What day 3 lacked in size, it made up in intensity. We built a couple of different concurrent programs and worked in direct XML processing, distributed message passing with actors, pattern matching, and regular expressions.
Over the course of the chapter, we learned four fundamental constructs that built on one another. First, we learned to use XML directly in Scala. We could query for individual elements or attributes using an XQuery-like syntax.
We then introduced Scala’s version of pattern matching. At first, it looked like a simple case statement, but as we introduced guards, types, and regular expressions, their power became readily apparent.

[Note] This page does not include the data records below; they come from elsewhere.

<file path="config.mk">
export PLATFORM = sky130hd
export DESIGN_NAME = phase_pulse_out
export DESIGN_NICKNAME = d
export VERILOG_FILES = /design/src/rtl/ppo_pkg.sv /design/src/rtl/ppo_cmd_decode.sv /design/src/rtl/ppo_wave_fsm.sv /design/src/rtl/ppo_edge_capture.sv /design/src/rtl/phase_pulse_out.sv
export SDC_FILE = /design/constraint.sdc
export NUM_CORES = 1
export LEC_CHECK = 0
export ABC_AREA = 0
export BUFFER_PORTS_ARGS = -buffer_cell sky130_fd_sc_hd__buf_2
export CORE_ASPECT_RATIO = 0.9
export CORE_MARGIN = 5
export CORE_UTILIZATION = 50
export DETAILED_ROUTE_END_ITERATION = 10
export GPL_TIMING_DRIVEN = 0
export PLACE_DENSITY_LB_ADDON = 0.12
export SETUP_SLACK_MARGIN = 0.05
export SLEW_MARGIN = 0
export SYNTH_ARGS = -nofsm -noshare
export SYNTH_HDL_FRONTEND = slang
export SYNTH_SLANG_ARGS = --single-unit
</file>
<file path="constraint.sdc">
create_clock -name clk -period 4.75 [get_ports clk]
set_input_delay 0.475 -clock clk [delete_from_list [all_inputs] [get_ports clk]]
set_output_delay 0.475 -clock clk [all_outputs]
set_load 0.005 [all_outputs]
</file>
<file path="src/rtl/ppo_pkg.sv">
package ppo_pkg;

    typedef enum logic [1:0] {
        ST_IDLE  = 2'd0,
        ST_ARMED = 2'd1,
        ST_RUN   = 2'd2
    } wave_state_e;

    typedef struct packed {
        logic start;
        logic stop;
    } cmd_req_t;

endpackage

</file>
<file path="src/rtl/ppo_cmd_decode.sv">
module ppo_cmd_decode
    import ppo_pkg::*;
#(
    parameter int TIME_W    = 64,
    parameter int HALF_W    = 32,
    parameter int CMD_W     = 32,
    parameter int START_BIT = 28,
    parameter int STOP_BIT  = 27
) (
    input  logic              cmd_valid,
    input  logic [CMD_W-1:0]  cmd_word,
    input  logic [TIME_W-1:0] start_time,
    input  logic [TIME_W-1:0] now_time,
    input  logic [HALF_W-1:0] half_period,
    output cmd_req_t          req
);

    logic future_ok;
    logic half_ok;
    logic cmd_unused;

    // The remaining command bits belong to other functions.
    assign cmd_unused = ^cmd_word;

    assign future_ok = (start_time > now_time);
    assign half_ok   = (half_period != '0);

    always_comb begin
        req.stop  = cmd_valid && cmd_word[STOP_BIT];
        req.start = cmd_valid && cmd_word[START_BIT] && !cmd_word[STOP_BIT]
                    && future_ok && half_ok;
    end

endmodule

</file>
<file path="src/rtl/ppo_wave_fsm.sv">
module ppo_wave_fsm
    import ppo_pkg::*;
#(
    parameter int TIME_W = 64,
    parameter int HALF_W = 32
) (
    input  logic              clk,
    input  logic              rst_n,
    input  cmd_req_t          req,
    input  logic              capture_mode,
    input  logic [TIME_W-1:0] start_time,
    input  logic [HALF_W-1:0] half_period,
    input  logic [TIME_W-1:0] now_time,
    output logic              pin_out,
    output logic              pin_oe
);

    localparam int PAD_W = TIME_W - HALF_W;

    wave_state_e       state_q, state_nx;
    logic [TIME_W-1:0] edge_q;
    logic [HALF_W-1:0] half_q;
    logic              pin_q;
    logic              oe_q;
    logic              due;
    logic              active;

    assign due    = (now_time >= edge_q);
    assign active = (state_q != ST_IDLE);

    // State register
    always_ff @(posedge clk or negedge rst_n) begin
        if (!rst_n) state_q <= ST_IDLE;
        else        state_q <= state_nx;
    end

    // Next-state logic
    always_comb begin
        state_nx = state_q;
        if (capture_mode || req.stop) begin
            state_nx = ST_IDLE;
        end else if (req.start) begin
            state_nx = ST_ARMED;
        end else begin
            unique case (state_q)
                ST_IDLE:  state_nx = ST_IDLE;
                ST_ARMED: if (due) state_nx = ST_RUN;
                ST_RUN:   state_nx = ST_RUN;
                default:  state_nx = ST_IDLE;
            endcase
        end
    end

    // Output and edge-time registers
    always_ff @(posedge clk or negedge rst_n) begin
        if (!rst_n) begin
            pin_q  <= 1'b0;
            oe_q   <= 1'b0;
            edge_q <= '0;
            half_q <= '0;
        end else begin
            oe_q <= !capture_mode;
            if (capture_mode || req.stop) begin
                pin_q <= 1'b0;
            end else if (req.start) begin
                pin_q  <= 1'b0;
                edge_q <= start_time;
                half_q <= half_period;
            end else if (active && due) begin
                pin_q  <= !pin_q;
                edge_q <= edge_q + {{PAD_W{1'b0}}, half_q};
            end
        end
    end

    assign pin_out = pin_q;
    assign pin_oe  = oe_q;

endmodule

</file>
<file path="src/rtl/ppo_edge_capture.sv">
module ppo_edge_capture #(
    parameter int TIME_W      = 64,
    parameter int SYNC_STAGES = 2
) (
    input  logic              clk,
    input  logic              rst_n,
    input  logic              capture_mode,
    input  logic              pin_in,
    input  logic [TIME_W-1:0] now_time,
    output logic [TIME_W-1:0] cap_time
);

    localparam logic [TIME_W-1:0] LATENCY = TIME_W'(SYNC_STAGES);

    logic [SYNC_STAGES-1:0] sync_q;
    logic                   prev_q;
    logic                   edge_seen;
    logic [TIME_W-1:0]      cap_q;

    // Synchroniser chain
    always_ff @(posedge clk or negedge rst_n) begin
        if (!rst_n) sync_q <= '0;
        else        sync_q <= {sync_q[SYNC_STAGES-2:0], pin_in};
    end

    // Edge detect on the last synchroniser stage
    always_ff @(posedge clk or negedge rst_n) begin
        if (!rst_n) prev_q <= 1'b0;
        else        prev_q <= sync_q[SYNC_STAGES-1];
    end

    assign edge_seen = sync_q[SYNC_STAGES-1] ^ prev_q;

    // Single capture slot, overwritten by every edge
    always_ff @(posedge clk or negedge rst_n) begin
        if (!rst_n)                         cap_q <= '0;
        else if (capture_mode && edge_seen) cap_q <= now_time - LATENCY;
    end

    assign cap_time = cap_q;

endmodule

</file>
<file path="src/rtl/phase_pulse_out.sv">
module phase_pulse_out
    import ppo_pkg::*;
#(
    parameter int TIME_W      = 64,
    parameter int HALF_W      = 32,
    parameter int CMD_W       = 32,
    parameter int START_BIT   = 28,
    parameter int STOP_BIT    = 27,
    parameter int SYNC_STAGES = 2
) (
    input  logic              clk,
    input  logic              rst_n,
    input  logic [TIME_W-1:0] now_time,
    input  logic [TIME_W-1:0] start_time,
    input  logic [HALF_W-1:0] half_period,
    input  logic              cmd_valid,
    input  logic [CMD_W-1:0]  cmd_word,
    input  logic              capture_mode,
    input  logic              pin_in,
    output logic              pin_out,
    output logic              pin_oe,
    output logic [TIME_W-1:0] cap_time
);

    cmd_req_t req;

    ppo_cmd_decode #(
        .TIME_W(TIME_W), .HALF_W(HALF_W), .CMD_W(CMD_W),
        .START_BIT(START_BIT), .STOP_BIT(STOP_BIT)
    ) u_decode (
        .cmd_valid  (cmd_valid),
        .cmd_word   (cmd_word),
        .start_time (start_time),
        .now_time   (now_time),
        .half_period(half_period),
        .req        (req)
    );

    ppo_wave_fsm #(
        .TIME_W(TIME_W), .HALF_W(HALF_W)
    ) u_wave (
        .clk         (clk),
        .rst_n       (rst_n),
        .req         (req),
        .capture_mode(capture_mode),
        .start_time  (start_time),
        .half_period (half_period),
        .now_time    (now_time),
        .pin_out     (pin_out),
        .pin_oe      (pin_oe)
    );

    ppo_edge_capture #(
        .TIME_W(TIME_W), .SYNC_STAGES(SYNC_STAGES)
    ) u_capture (
        .clk         (clk),
        .rst_n       (rst_n),
        .capture_mode(capture_mode),
        .pin_in      (pin_in),
        .now_time    (now_time),
        .cap_time    (cap_time)
    );

endmodule

</file>
==> results of run 1 <==
-- worst max-delay path by stage --
stage | cells past startpoint | from | slack [ns] | end
floorplan | 12 | now_time[14] | 1.64 | u_wave.half_q[10]
global placement | 1 | rst_n | 0.42 | u_capture.cap_time[53]
detailed placement | 14 | now_time[60] | 0.42 | u_wave.edge_q[27]
CTS | 12 | u_wave.edge_q[45] | 0.48 | u_wave.edge_q[35]
global route | 12 | u_wave.edge_q[45] | 0.16 | u_wave.edge_q[32]
finish | 12 | u_wave.edge_q[45] | 0.37 | u_wave.edge_q[35]
-- worst register-to-register path, cell delays in order, from the launching register on --
cell	delay, ns
dfrtp_1	0.50
inv_1	0.21
ha_1	0.35
nand4_1	0.17
nor4_1	0.66
nand2_1	0.26
nor4_1	0.34
a21oi_1	0.23
a21oi_4	0.43
nand3_2	0.29
clkbuf_1	0.38
o32ai_1	0.36
a31oi_1	0.07
-- stage by stage --
stage          total power [uW]  area [um2]   util  setup WS (ns)
2_1_floorplan              3960       13500      -           1.64
3_3_place_gp               4800       15100  0.564          0.419
3_5_place_dp               4880       15200  0.565          0.415
4_1_cts                    6380       15800  0.588          0.484
5_1_grt                    6890       15800  0.588          0.159
6_report                   6440       15800  0.588          0.369
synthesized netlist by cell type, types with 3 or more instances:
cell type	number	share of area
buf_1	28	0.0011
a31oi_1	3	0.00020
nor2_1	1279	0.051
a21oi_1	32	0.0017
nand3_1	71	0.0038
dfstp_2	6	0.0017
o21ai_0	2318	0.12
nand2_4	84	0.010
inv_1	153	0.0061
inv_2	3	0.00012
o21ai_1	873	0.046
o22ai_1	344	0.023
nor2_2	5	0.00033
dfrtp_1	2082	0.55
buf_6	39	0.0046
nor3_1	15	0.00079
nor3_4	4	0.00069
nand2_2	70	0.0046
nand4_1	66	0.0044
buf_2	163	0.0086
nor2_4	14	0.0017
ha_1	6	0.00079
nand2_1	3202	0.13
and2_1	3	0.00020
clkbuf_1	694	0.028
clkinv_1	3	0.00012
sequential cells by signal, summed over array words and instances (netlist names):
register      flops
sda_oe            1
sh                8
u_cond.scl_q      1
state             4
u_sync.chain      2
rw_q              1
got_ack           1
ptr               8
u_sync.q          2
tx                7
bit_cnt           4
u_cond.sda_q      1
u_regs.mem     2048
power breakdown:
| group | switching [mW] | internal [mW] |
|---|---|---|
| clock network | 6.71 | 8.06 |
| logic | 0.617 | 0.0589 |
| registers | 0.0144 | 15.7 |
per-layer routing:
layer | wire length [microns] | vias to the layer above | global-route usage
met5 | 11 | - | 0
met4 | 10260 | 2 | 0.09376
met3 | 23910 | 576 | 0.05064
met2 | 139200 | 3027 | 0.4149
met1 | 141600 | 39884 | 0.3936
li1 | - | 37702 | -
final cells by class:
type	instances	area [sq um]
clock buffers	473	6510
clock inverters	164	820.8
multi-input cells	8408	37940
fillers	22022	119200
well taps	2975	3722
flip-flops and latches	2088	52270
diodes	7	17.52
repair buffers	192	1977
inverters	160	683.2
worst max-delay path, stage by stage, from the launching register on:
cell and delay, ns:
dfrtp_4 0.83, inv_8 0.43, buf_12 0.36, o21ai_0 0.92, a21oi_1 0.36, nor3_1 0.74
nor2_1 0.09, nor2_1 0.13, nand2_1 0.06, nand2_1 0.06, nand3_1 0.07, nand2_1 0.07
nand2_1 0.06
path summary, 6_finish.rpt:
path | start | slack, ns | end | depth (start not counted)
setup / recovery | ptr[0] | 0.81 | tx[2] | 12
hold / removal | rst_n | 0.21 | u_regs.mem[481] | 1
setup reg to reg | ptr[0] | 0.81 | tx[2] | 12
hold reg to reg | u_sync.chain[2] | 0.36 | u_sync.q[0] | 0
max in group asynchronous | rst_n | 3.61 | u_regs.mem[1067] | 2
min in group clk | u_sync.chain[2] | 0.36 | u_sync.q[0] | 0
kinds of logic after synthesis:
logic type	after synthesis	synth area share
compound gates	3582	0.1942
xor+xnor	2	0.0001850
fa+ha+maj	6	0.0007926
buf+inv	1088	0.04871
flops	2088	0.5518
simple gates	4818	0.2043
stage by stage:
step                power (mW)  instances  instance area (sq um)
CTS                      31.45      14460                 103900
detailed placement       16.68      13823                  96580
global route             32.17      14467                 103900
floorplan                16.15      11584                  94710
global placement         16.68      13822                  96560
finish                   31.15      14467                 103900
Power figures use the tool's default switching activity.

Next, we shifted to concurrency. We used the actor concept. Actors are objects built for concurrency. They usually have a loop statement wrapped around a react or receive method, which does the dirty work of receiving queued messages to the object. Finally, we had an inner pattern match. We used raw classes as messages. They are small, light, robust, and easy to manipulate. If we needed parameters within the message, we could just add naked attributes to our class definitions, as we did with the URL within the sizer application.
Like all of the languages in this book, Scala is far more robust than you’ve seen here. The interaction with Java classes is far deeper than I’ve shown you here, and I’ve merely scratched the surface on complex concepts such as currying. But you have a good foundation should you choose to explore further.
So, now you’ve seen some of the advanced features Scala has to offer. Now, you can try to put Scala through its paces yourself. As always, these exercises are more demanding.
Find.
For the sizer program, what would happen if you did not create a new actor for each link you wanted to follow? What would happen to the performance of the application?
Do:
Take the sizer application and add a message to count the number of links on the page.
Bonus problem: Make the sizer follow the links on a given page, and load them as well. For example, a sizer for “google.com” would compute the size for Google and all of the pages it links to.